» **Task to complete**:
Start at the line below containing "(C_LENGTH_WIDTH+1)'(C_BURST_LEN - 1);" and stop at the line containing "(w_bursts < aw_issued);". Repeat every line of that stretch exactly, and nothing outside it.

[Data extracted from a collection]

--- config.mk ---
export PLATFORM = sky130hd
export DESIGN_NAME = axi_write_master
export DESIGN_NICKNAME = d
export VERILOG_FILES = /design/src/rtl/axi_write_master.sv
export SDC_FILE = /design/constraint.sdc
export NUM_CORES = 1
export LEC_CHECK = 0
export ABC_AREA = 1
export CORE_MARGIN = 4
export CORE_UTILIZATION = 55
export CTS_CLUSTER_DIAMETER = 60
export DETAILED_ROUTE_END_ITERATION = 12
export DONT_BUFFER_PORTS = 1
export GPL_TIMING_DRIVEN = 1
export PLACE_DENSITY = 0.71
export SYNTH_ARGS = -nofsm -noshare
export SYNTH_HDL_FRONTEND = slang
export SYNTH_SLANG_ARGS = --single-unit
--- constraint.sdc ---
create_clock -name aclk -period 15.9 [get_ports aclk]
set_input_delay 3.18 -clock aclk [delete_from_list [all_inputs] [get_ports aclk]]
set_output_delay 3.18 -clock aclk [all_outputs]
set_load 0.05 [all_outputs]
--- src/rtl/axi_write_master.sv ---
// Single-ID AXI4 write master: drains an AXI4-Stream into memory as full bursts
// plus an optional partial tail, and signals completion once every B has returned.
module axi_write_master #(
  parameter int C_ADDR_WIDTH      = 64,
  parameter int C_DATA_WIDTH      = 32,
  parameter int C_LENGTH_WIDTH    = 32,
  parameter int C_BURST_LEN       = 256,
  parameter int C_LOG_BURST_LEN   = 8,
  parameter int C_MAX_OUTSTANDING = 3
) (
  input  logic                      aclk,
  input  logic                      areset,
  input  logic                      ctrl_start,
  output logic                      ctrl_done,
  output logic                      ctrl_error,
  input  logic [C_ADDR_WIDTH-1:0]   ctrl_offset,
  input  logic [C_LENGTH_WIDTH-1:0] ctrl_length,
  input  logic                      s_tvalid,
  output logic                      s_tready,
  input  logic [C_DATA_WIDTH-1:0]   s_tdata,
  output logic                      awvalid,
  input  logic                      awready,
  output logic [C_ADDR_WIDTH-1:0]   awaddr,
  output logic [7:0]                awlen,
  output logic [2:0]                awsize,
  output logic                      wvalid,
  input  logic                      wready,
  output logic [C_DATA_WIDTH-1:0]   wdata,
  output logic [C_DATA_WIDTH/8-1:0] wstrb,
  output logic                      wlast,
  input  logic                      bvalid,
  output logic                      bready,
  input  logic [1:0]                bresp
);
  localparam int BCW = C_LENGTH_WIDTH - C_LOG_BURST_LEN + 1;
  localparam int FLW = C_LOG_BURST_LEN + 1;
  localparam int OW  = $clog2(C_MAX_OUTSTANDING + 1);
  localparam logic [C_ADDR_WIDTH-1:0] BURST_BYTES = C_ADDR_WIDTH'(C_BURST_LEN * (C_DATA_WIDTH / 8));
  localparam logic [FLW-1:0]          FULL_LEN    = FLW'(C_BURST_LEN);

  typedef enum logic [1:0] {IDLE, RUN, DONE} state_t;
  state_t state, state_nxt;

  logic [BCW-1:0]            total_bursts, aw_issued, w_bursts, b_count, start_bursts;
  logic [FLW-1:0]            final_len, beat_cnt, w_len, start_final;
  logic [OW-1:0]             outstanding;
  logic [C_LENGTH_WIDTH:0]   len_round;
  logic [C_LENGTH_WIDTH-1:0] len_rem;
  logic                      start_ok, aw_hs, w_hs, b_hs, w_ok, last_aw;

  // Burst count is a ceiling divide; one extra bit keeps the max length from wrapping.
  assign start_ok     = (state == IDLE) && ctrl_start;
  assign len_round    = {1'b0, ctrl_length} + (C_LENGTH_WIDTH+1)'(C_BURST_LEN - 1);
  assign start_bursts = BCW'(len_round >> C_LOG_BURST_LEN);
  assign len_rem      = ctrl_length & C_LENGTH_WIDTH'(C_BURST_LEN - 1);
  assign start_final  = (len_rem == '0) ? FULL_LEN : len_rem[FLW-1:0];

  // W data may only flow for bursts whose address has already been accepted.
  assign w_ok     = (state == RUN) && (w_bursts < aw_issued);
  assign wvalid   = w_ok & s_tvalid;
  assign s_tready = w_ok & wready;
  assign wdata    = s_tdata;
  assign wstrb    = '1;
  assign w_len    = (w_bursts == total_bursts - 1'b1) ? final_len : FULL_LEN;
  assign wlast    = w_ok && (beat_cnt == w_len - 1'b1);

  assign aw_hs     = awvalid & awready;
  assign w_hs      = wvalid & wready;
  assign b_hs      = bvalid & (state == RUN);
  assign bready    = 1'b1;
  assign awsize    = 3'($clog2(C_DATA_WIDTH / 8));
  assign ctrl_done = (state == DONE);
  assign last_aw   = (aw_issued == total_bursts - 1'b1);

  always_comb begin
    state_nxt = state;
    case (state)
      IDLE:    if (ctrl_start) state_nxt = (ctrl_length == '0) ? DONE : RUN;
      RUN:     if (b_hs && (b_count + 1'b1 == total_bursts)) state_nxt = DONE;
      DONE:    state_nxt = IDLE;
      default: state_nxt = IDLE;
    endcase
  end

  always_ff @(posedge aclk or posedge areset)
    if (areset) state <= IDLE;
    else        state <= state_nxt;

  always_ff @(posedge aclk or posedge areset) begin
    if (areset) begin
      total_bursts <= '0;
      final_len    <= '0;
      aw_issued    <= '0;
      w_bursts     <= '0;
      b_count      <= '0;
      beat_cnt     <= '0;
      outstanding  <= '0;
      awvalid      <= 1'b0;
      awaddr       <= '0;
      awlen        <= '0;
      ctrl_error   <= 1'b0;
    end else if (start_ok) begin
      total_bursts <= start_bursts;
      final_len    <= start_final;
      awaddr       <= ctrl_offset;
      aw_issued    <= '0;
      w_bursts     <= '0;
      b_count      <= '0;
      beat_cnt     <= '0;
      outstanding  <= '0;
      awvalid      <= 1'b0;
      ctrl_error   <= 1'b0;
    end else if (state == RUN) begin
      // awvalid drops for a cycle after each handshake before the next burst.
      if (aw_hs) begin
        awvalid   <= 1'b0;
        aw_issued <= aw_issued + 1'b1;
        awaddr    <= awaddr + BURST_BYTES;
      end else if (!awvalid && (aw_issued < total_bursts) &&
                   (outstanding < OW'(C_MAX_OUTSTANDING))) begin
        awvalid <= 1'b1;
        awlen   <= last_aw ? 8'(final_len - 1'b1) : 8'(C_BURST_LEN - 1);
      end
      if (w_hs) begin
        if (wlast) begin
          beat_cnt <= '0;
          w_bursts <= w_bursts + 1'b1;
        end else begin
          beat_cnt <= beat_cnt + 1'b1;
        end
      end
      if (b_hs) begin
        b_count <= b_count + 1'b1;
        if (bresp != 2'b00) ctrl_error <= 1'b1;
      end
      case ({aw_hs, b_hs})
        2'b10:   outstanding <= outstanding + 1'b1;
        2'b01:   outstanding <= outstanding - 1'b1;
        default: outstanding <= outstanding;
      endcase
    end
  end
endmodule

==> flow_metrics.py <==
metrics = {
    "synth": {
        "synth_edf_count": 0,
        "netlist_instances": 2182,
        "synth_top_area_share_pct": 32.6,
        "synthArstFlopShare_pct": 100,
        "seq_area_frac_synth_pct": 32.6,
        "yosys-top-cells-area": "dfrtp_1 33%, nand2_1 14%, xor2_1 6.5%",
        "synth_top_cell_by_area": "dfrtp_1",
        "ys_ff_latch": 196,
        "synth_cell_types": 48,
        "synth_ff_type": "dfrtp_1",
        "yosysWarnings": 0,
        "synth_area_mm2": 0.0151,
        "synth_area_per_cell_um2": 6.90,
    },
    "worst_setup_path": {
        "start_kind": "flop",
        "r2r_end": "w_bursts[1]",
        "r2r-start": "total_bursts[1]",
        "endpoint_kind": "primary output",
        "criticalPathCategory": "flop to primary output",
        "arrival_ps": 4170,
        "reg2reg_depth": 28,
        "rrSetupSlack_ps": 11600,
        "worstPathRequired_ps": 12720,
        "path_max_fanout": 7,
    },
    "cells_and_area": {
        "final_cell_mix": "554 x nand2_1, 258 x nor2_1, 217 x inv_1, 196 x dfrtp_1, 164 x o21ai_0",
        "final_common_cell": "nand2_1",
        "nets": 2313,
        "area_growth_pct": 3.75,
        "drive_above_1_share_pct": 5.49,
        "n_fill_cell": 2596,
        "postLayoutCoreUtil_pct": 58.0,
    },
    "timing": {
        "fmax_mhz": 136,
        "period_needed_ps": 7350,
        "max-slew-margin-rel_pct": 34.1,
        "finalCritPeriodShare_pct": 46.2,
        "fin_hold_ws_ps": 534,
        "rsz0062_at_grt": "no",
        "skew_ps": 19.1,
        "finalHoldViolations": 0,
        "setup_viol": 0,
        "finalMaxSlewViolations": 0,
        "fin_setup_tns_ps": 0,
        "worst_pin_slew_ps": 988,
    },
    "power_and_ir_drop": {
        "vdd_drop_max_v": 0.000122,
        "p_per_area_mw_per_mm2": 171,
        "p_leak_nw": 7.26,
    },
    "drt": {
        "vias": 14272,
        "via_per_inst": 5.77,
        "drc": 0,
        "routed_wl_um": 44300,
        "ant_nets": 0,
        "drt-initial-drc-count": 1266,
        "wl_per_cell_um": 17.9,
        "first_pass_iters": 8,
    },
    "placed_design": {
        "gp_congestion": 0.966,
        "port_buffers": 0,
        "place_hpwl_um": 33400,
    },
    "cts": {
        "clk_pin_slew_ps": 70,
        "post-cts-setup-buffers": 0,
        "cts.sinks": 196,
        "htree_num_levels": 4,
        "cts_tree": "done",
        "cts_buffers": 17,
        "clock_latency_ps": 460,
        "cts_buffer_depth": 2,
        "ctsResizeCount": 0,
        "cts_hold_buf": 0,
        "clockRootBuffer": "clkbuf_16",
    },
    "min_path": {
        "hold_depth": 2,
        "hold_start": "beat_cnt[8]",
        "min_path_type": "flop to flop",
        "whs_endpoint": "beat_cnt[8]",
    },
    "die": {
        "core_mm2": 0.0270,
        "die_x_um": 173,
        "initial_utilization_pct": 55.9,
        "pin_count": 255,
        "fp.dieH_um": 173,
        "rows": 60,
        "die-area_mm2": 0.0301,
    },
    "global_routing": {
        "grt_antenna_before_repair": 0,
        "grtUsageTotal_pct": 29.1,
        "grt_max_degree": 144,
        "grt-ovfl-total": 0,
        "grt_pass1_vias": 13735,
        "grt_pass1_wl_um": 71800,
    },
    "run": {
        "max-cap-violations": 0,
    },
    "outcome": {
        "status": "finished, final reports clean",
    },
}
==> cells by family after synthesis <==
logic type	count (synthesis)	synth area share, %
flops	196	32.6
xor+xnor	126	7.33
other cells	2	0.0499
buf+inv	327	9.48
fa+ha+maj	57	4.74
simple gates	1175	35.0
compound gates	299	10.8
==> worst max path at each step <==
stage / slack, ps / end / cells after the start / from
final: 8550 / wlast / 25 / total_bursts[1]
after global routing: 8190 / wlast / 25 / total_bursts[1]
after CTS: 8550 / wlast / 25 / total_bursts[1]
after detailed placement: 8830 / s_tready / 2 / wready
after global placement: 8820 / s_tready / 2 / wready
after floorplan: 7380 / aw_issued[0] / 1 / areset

» **Reply**:
  assign len_round    = {1'b0, ctrl_length} + (C_LENGTH_WIDTH+1)'(C_BURST_LEN - 1);
  assign start_bursts = BCW'(len_round >> C_LOG_BURST_LEN);
  assign len_rem      = ctrl_length & C_LENGTH_WIDTH'(C_BURST_LEN - 1);
  assign start_final  = (len_rem == '0) ? FULL_LEN : len_rem[FLW-1:0];

  // W data may only flow for bursts whose address has already been accepted.
  assign w_ok     = (state == RUN) && (w_bursts < aw_issued);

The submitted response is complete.